Protesto no Itaú contra demissão de bancário sequestrado
João Paulo foi sequestrado por assaltantes ao sair de casa para trabalhar no dia 10 de fevereiro deste ano, sendo levado para a agência do Itaú na Pituba em que trabalhava. Os bandidos pressionaram e aterrorizaram o bancário utilizando informações da vida pessoal do gerente. Após a ação, o empregado ficou emocionalmente abalado e saiu de férias. Ao voltar das férias no dia 13 de março, foi demitido pelo banco antes mesmo de se recuperar do trauma.
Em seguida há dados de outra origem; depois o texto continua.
File: config.mk
export PLATFORM = sky130hd
export DESIGN_NAME = tcm_port_arb
export DESIGN_NICKNAME = d
export VERILOG_FILES = /design/src/rtl/tcm_port_arb.sv
export SDC_FILE = /design/constraint.sdc
export NUM_CORES = 1
export LEC_CHECK = 0
export CORE_AREA = 3 3 175 177
export DETAILED_ROUTE_END_ITERATION = 12
export DIE_AREA = 0 0 178 180
export GPL_TIMING_DRIVEN = 0
export PLACE_DENSITY = 0.47
export REMOVE_ABC_BUFFERS = 1
export SYNTH_ARGS = -nofsm -noshare
export SYNTH_HDL_FRONTEND = slang
export SYNTH_SLANG_ARGS = --single-unit
File: constraint.sdc
create_clock -name clk_i -period 2.9 [get_ports clk_i]
set_clock_uncertainty 0.15 [all_clocks]
set_input_delay 0.435 -clock clk_i [delete_from_list [all_inputs] [get_ports clk_i]]
set_output_delay 0.435 -clock clk_i [all_outputs]
set_load 0.05 [all_outputs]
File: src/rtl/tcm_port_arb.sv
// Two-requester arbiter for one TCM port: A (LSU) has fixed priority and B (bus
// slave) is guaranteed progress by a starvation counter. Each side gets its own response channel.
module tcm_port_arb #(
  parameter int STARVE_LIMIT = 4,
  parameter int CNT_W        = 8
) (
  input  logic        clk_i,
  input  logic        rst_i,

  input  logic        a_valid_i,
  input  logic [13:0] a_addr_i,
  input  logic [63:0] a_data_i,
  input  logic [7:0]  a_wr_i,
  output logic        a_accept_o,
  output logic        a_resp_valid_o,
  output logic [63:0] a_resp_data_o,

  input  logic        b_valid_i,
  input  logic [13:0] b_addr_i,
  input  logic [63:0] b_data_i,
  input  logic [7:0]  b_wr_i,
  output logic        b_accept_o,
  output logic        b_resp_valid_o,
  output logic [63:0] b_resp_data_o,

  output logic [13:0] ram_addr_o,
  output logic [63:0] ram_data_o,
  output logic [7:0]  ram_wr_o,
  input  logic [63:0] ram_data_i
);

  localparam int                 DATA_W = 64;
  localparam int                 ADDR_W = 14;
  localparam int                 BE_W   = DATA_W / 8;
  localparam logic [CNT_W-1:0]   LIMIT  = CNT_W'(STARVE_LIMIT);

  logic [CNT_W-1:0] starve_cnt;
  logic             force_b;
  logic             grant_a;
  logic             grant_b;
  logic             resp_a_q;
  logic             resp_b_q;

  // Saturating advance of the B wait counter; cleared whenever B is idle or served.
  function automatic logic [CNT_W-1:0] next_starve(
    input logic [CNT_W-1:0] cnt,
    input logic             b_valid,
    input logic             b_granted,
    input logic             a_granted
  );
    logic [CNT_W-1:0] nxt;
    nxt = cnt;
    if (!b_valid || b_granted) begin
      nxt = '0;
    end else if (a_granted) begin
      nxt = (cnt >= LIMIT) ? LIMIT : cnt + CNT_W'(1);
    end
    return nxt;
  endfunction

  // Response data is forced to zero outside its valid cycle so the other
  // requester's read data never appears on this channel.
  function automatic logic [DATA_W-1:0] gate_data(
    input logic              vld,
    input logic [DATA_W-1:0] data
  );
    return vld ? data : '0;
  endfunction

  // Grant stage: combinational, one winner per cycle, suppressed during reset.
  always_comb begin
    force_b = b_valid_i && (starve_cnt == LIMIT);
    grant_b = !rst_i && b_valid_i && (!a_valid_i || force_b);
    grant_a = !rst_i && a_valid_i && !grant_b;
  end

  assign a_accept_o = grant_a;
  assign b_accept_o = grant_b;

  always_comb begin
    ram_addr_o = '0;
    ram_data_o = '0;
    ram_wr_o   = '0;
    if (grant_a) begin
      ram_addr_o = a_addr_i;
      ram_data_o = a_data_i;
      ram_wr_o   = a_wr_i;
    end else if (grant_b) begin
      ram_addr_o = b_addr_i;
      ram_data_o = b_data_i;
      ram_wr_o   = b_wr_i;
    end
  end

  always_ff @(posedge clk_i or posedge rst_i) begin
    if (rst_i) begin
      starve_cnt <= '0;
    end else begin
      starve_cnt <= next_starve(starve_cnt, b_valid_i, grant_b, grant_a);
    end
  end

  // Response stage: the RAM read data lands one cycle after the grant, so the
  // owner flag is just the grant delayed by one clock.
  always_ff @(posedge clk_i or posedge rst_i) begin
    if (rst_i) begin
      resp_a_q <= 1'b0;
      resp_b_q <= 1'b0;
    end else begin
      resp_a_q <= grant_a;
      resp_b_q <= grant_b;
    end
  end

  assign a_resp_valid_o = resp_a_q;
  assign b_resp_valid_o = resp_b_q;
  assign a_resp_data_o  = gate_data(resp_a_q, ram_data_i);
  assign b_resp_data_o  = gate_data(resp_b_q, ram_data_i);

  logic unused_w;
  assign unused_w = (ADDR_W != 14) || (BE_W != 8);

endmodule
"O sentimento de injustiça é inevitável. A atitude do banco confirma que, para o Itaú, somos apenas números. A empresa alega que não atendi as normas de segurança. Ou seja, eu não poderia ter entregado o dinheiro. Mas, e a minha vida", diz. O gerente ainda explica que no dia do assalto o banco estava em obras e apenas o sistema de alarme manual operava, por controle remoto.
Em solidariedade ao colega, participou também da atividade Lúcio Alves Fagundes, bancário da empresa por 27 anos e que passou por situação semelhante em 2009. No ano de 2005 foi seqüestrado durante um assalto na agência de Itapuã. Enquanto Lúcio tinha amarrado ao corpo explosivos, a família era mantida refém em uma casa em Ipitanga, Lauro de Freitas. Neste caso, no entanto, o empregado foi reintegrado, graças à ação movida pelo Sindicato da Bahia.
A Federação dos Bancários e o Sindicato da Bahia não aceitam a atitude do banco e exigem a sua readmissão. Além de não oferecerem a segurança adequada para bancários e clientes, o Itaú ainda penaliza o trabalhador vítima da violência.